The folks at Learning Games Labs (the developers at New Mexico State University, creators of Game Over Gopher) have done it again. They have managed to make math both fun and stylish with their latest game, Gate. While the game starts with a charming story, and the gameplay is often fast and frantic, it is teaching a basic math principal with every key stroke. You begin the game by choosing your gender and approaching a gate. A repeating visual tutorial shows you how to begin... tap out every number you see to fire a missile from your staff. Each monster carries at least one number which must be targeted in order to defeat them, and they can fly, explode into multiple monsters, or just fool you into thinking they are moving too slowly to reach you. In the first level you are responsible for one digit numbers, in level 2 you see two digit numbers, and so forth, and so on as the levels progress, but that's just the beginning.

GateWith only 16 levels, it's only going to take a couple of break-times to finish, but you get lots of content in a short space. As a math edugame, its purpose is to teach the importance of number place and introduce decimal points. As a beautiful logic game, it becomes a crazy-tapping race against freakish corrupted spirits who can hit you for all they are worth. Literally. Each level offers a new level of complexity. Adding is balanced by subtracting, tens and hundreds are made more difficult by decimal points, number stones can complicate your system. Every few levels you meet a boss as well, and you learn a little more of the story. And as we would expect from game artist extraordinaire, "CC" Chamberlain, the art is gorgeous, stylistic, and modern. It's one of the main reasons you'll keep coming back to this developer for your own casual gameplay fix.

Play Gate

11 Comments

JoelyBean May 26, 2014 12:44 PM

Holy cow, is this game ever cool. By the time you get to the fourth level, the difficulty ramps up a bit and things get real!

Reply

...teaching a basic math principle with every key stroke...

If you're gonna write about an educational aspect, it would be good to choose the correct word. :)

Reply
The Casual Critic May 26, 2014 2:39 PM

Although it gets a tad repetitive in the middle, Gate is an addictive and visually-engrossing puzzler that serves as both a memorable math exercise and a challenging game.

7.5/10

Reply
bearharry May 26, 2014 4:11 PM

when I need 6, I rather type 6 instead of 10-4... same for 7 and 8, also, *5 is half useful when compare to +X and *2...

Reply
gamerGurl May 26, 2014 6:11 PM

Well, I think for me this game is a 7/10, so let's keep this simple and organized:

Pros:

-The graphics are fluent and appealing, it is great to look at.

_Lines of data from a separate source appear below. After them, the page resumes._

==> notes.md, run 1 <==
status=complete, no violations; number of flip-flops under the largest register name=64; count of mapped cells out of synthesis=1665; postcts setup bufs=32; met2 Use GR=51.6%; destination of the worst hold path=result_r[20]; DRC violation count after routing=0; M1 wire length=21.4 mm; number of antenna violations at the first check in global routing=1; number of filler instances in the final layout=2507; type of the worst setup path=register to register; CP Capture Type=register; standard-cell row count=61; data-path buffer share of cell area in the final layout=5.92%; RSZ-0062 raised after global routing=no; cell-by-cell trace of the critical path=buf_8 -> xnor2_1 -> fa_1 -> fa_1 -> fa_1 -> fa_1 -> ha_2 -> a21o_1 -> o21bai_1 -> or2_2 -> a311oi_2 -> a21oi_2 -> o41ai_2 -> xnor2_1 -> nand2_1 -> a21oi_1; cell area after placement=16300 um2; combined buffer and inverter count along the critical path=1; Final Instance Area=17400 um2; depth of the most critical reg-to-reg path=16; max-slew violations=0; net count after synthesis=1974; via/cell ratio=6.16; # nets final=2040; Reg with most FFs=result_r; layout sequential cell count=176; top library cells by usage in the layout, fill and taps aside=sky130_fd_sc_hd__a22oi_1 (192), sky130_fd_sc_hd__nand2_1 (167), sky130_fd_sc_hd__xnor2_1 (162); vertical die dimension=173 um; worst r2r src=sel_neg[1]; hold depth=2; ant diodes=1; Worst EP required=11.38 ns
Context: an optimization exercise on an open-source flow, tuned for small area. The choices shown serve that exercise and are no tape-out recipe. The RTL was checked by simulation tests, not by an equivalence proof against the original design. No activity file was given, so power comes from the tool's default toggle rates.

### flow/design.v
`default_nettype none
package ebvc_pkg;
	localparam int DATA_W    = 8;               
	localparam int ADDR_W    = 8;               
	localparam int MEM_DEPTH = 1 << ADDR_W;     
	typedef logic [DATA_W-1:0] byte_t;
	typedef logic [ADDR_W-1:0] addr_t;
endpackage
`default_nettype wire
`timescale 1ns/1ps
`default_nettype none
module ebvc_mem (
	input  logic            clk,
	input  logic [3:0]      ring_sel,       
	input  logic            we,             
	input  ebvc_pkg::byte_t wdata,
	output ebvc_pkg::byte_t tap             
);
	logic [127:0] ring [16];
	for (genvar r = 0; r < 16; r++) begin : g_ring
		always_ff @(posedge clk) begin
			ring[r] <= {ring[r][119:0], (we && (ring_sel == 4'(r))) ? wdata : ring[r][127:120]};
		end
	end
	assign tap = ring[ring_sel][127:120];
endmodule
`default_nettype wire
`timescale 1ns/1ps
`default_nettype none
module ebvc_top (
	input  logic            clk,
	input  logic            rst_n,
	input  logic            run,             
	input  logic            host_req,
	input  logic            host_we,
	input  ebvc_pkg::addr_t host_addr,
	input  ebvc_pkg::byte_t host_wdata,
	output logic            host_ack,
	output ebvc_pkg::byte_t host_rdata,
	output logic            busy,
	output ebvc_pkg::byte_t port_a,
	output logic            port_strobe
);
	localparam logic [1:0] S_IDLE  = 2'd0;
	localparam logic [1:0] S_FETCH = 2'd1;      
	localparam logic [1:0] S_OPER  = 2'd2;      
	localparam logic [1:0] S_DATA  = 2'd3;      
	logic [1:0] st;
	logic [3:0] ph;                             
	logic [7:0] ar;                             
	logic [7:0] oa;                             
	logic [7:0] ir;
	logic [7:0] rx, ry, rz, ra;
	logic       cf, zf;
	logic [7:0] prt;                            
	logic [7:0] addr;
	logic       match;
	logic [7:0] tap;
	logic       mem_we;
	logic [7:0] mem_wdata;
	logic [7:0] op;
	logic [1:0] sel;
	logic [7:0] src;
	logic [7:0] v;
	logic       host_go;
	assign busy       = (st != S_IDLE);
	assign addr       = !busy ? host_addr : (st == S_DATA) ? oa : ar;
	assign match      = (ph == addr[3:0]);
	assign host_go    = !busy && host_req && !host_ack && match;
	assign host_rdata = prt;
	assign port_a     = prt;
	ebvc_mem u_mem (
		.clk      (clk),
		.ring_sel (addr[7:4]),
		.we       (mem_we),
		.wdata    (mem_wdata),
		.tap      (tap)
	);
	assign op = (st == S_FETCH) ? tap : ir;
	logic is_ld, is_li, is_st, is_inz, is_dez, is_clz, is_cla, is_clc;
	logic k_add, k_sub, k_cmp, r_alu, is_jmp, is_out, is_clo, is_hlt;
	logic two, dir, taken;
	always_comb begin
		is_ld  = (op[7:5] == 3'b000) && (op[2:0] == 3'd1);
		is_li  = (op[7:5] == 3'b000) && (op[2:0] == 3'd2);
		is_st  = (op[7:5] == 3'b000) && (op[2:0] == 3'd3);
		is_inz = (op == 8'h15);
		is_dez = (op == 8'h16);
		is_clz = (op == 8'h17);
		is_cla = (op == 8'h1C);
		is_clc = (op == 8'hC6);
		k_add  = (op >= 8'h21) && (op <= 8'h25);
		k_sub  = (op >= 8'h36) && (op <= 8'h3A);
		k_cmp  = (op >= 8'hC1) && (op <= 8'hC5);
		r_alu  = (op >= 8'h21 && op <= 8'h23) || (op >= 8'h36 && op <= 8'h38) ||
			(op >= 8'hC3 && op <= 8'hC5);
		is_jmp = (op >= 8'h81) && (op <= 8'h85);
		is_out = (op >= 8'hF9) && (op <= 8'hFD);
		is_clo = (op == 8'hF9);
		is_hlt = (op == 8'hFF);
		dir    = is_ld || is_st || op == 8'h24 || op == 8'h39 || op == 8'hC1;
		two    = dir || is_li || is_jmp || op == 8'h25 || op == 8'h3A || op == 8'hC2;
		case (op)
			8'h21, 8'h36, 8'hC3, 8'hFA: sel = 2'd0;
			8'h22, 8'h37, 8'hC4, 8'hFB: sel = 2'd1;
			8'h23, 8'h38, 8'hC5, 8'hFC: sel = 2'd2;
			8'hFD:                      sel = 2'd3;
			default:                    sel = op[4:3];
		endcase
		case (op[2:0])
			3'd2:    taken = zf;
			3'd3:    taken = !zf;
			3'd4:    taken = cf;
			3'd5:    taken = !cf;
			default: taken = 1'b1;
		endcase
	end
	always_comb begin
		case (sel)
			2'd0:    src = rx;
			2'd1:    src = ry;
			2'd2:    src = rz;
			default: src = ra;
		endcase
	end
	assign v = (st == S_FETCH) ? src : tap;
	logic       sub;
	logic [8:0] s;
	logic       s_zero;
	assign sub    = k_sub || k_cmp;
	assign s      = {1'b0, ra} + {1'b0, v ^ {8{sub}}} + {8'd0, sub};
	assign s_zero = (s[7:0] == 8'd0);
	logic ex;      
	assign ex = ((st == S_FETCH) && match && !two) || ((st == S_OPER) && !dir) ||
		((st == S_DATA) && match);
	assign mem_we    = ((st == S_DATA) && match && is_st) || (host_go && host_we);
	assign mem_wdata = busy ? src : host_wdata;
	always_ff @(posedge clk) begin
		ph <= ph + 4'd1;
	end
	always_ff @(posedge clk) begin
		if (!rst_n) begin
			st          <= S_IDLE;
			host_ack    <= 1'b0;
			port_strobe <= 1'b0;
		end else begin
			port_strobe <= (st == S_FETCH) && match && is_out;
			if (host_go) begin
				host_ack <= 1'b1;
			end else if (host_ack && !host_req) begin
				host_ack <= 1'b0;
			end
			case (st)
				S_IDLE:  if (run) st <= S_FETCH;
				S_FETCH: if (match) begin
					if (is_hlt)   st <= S_IDLE;
					else if (two) st <= S_OPER;
				end
				S_OPER:  st <= dir ? S_DATA : S_FETCH;
				default: if (match) st <= S_FETCH;
			endcase
		end
	end
	always_ff @(posedge clk) begin
		if (st == S_FETCH) ir <= tap;
		if (st == S_OPER) oa <= tap;
		if (!busy) begin
			ar <= 8'd0;
		end else if (((st == S_FETCH) && match) || (st == S_OPER)) begin
			ar <= ((st == S_OPER) && is_jmp && taken) ? tap : ar + 8'd1;
		end
		if (host_go) begin
			prt <= tap;
		end else if ((st == S_FETCH) && match && is_out) begin
			prt <= is_clo ? 8'd0 : src;
		end
		if (!busy && run) begin
			rx <= 8'd0;
			ry <= 8'd0;
			rz <= 8'd0;
			ra <= 8'd0;
			cf <= 1'b0;
			zf <= 1'b0;
		end else if (busy && ex) begin
			if (is_ld || is_li) begin
				case (op[4:3])
					2'd0:    rx <= tap;
					2'd1:    ry <= tap;
					2'd2:    rz <= tap;
					default: ra <= tap;
				endcase
			end
			if (is_inz) rz <= rz + 8'd1;
			if (is_dez) rz <= rz - 8'd1;
			if (is_clz) rz <= 8'd0;
			if (is_cla) begin
				ra <= 8'd0;
				cf <= 1'b0;
				zf <= 1'b0;
			end
			if (is_clc) cf <= 1'b0;
			if (k_add) begin
				ra <= s[7:0];
				cf <= s[8];
				zf <= s_zero;
			end
			if (k_sub) begin
				ra <= s[7:0];
				cf <= !s[8];
				zf <= s_zero;
			end
			if (k_cmp) begin
				cf <= !s[8] || s_zero;
				zf <= s_zero;
			end
		end
	end
endmodule
`default_nettype wire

-The music feels fitting and smooth.

-The atmosphere is interesting and engaging.

-This game truly does make you feel like you are learning, and you can sense improvement the longer you play.

-It can toy with your mind, and you have to find that perfect spot between failing to figure out what to do and over-thinking the game.

-The quick practice sessions at the start of each level help you understand new controls.

-A tip section in a game that is actually helpful? Outrageous!

Cons:

-The plot is a bit of a throw-away piece, and does not add anything substantial to the game.

-The enemies do not seem like a menace, which wouldn't be a bad thing, except for the fact that the rest of the game has a dark, apocalyptic, atmosphere.

-The pause button becomes vital beyond level 10, and a pause button shouldn't be an important game-play mechanic unless it serves a function besides pausing (ex. Going back in time, earning an achievement, etc.)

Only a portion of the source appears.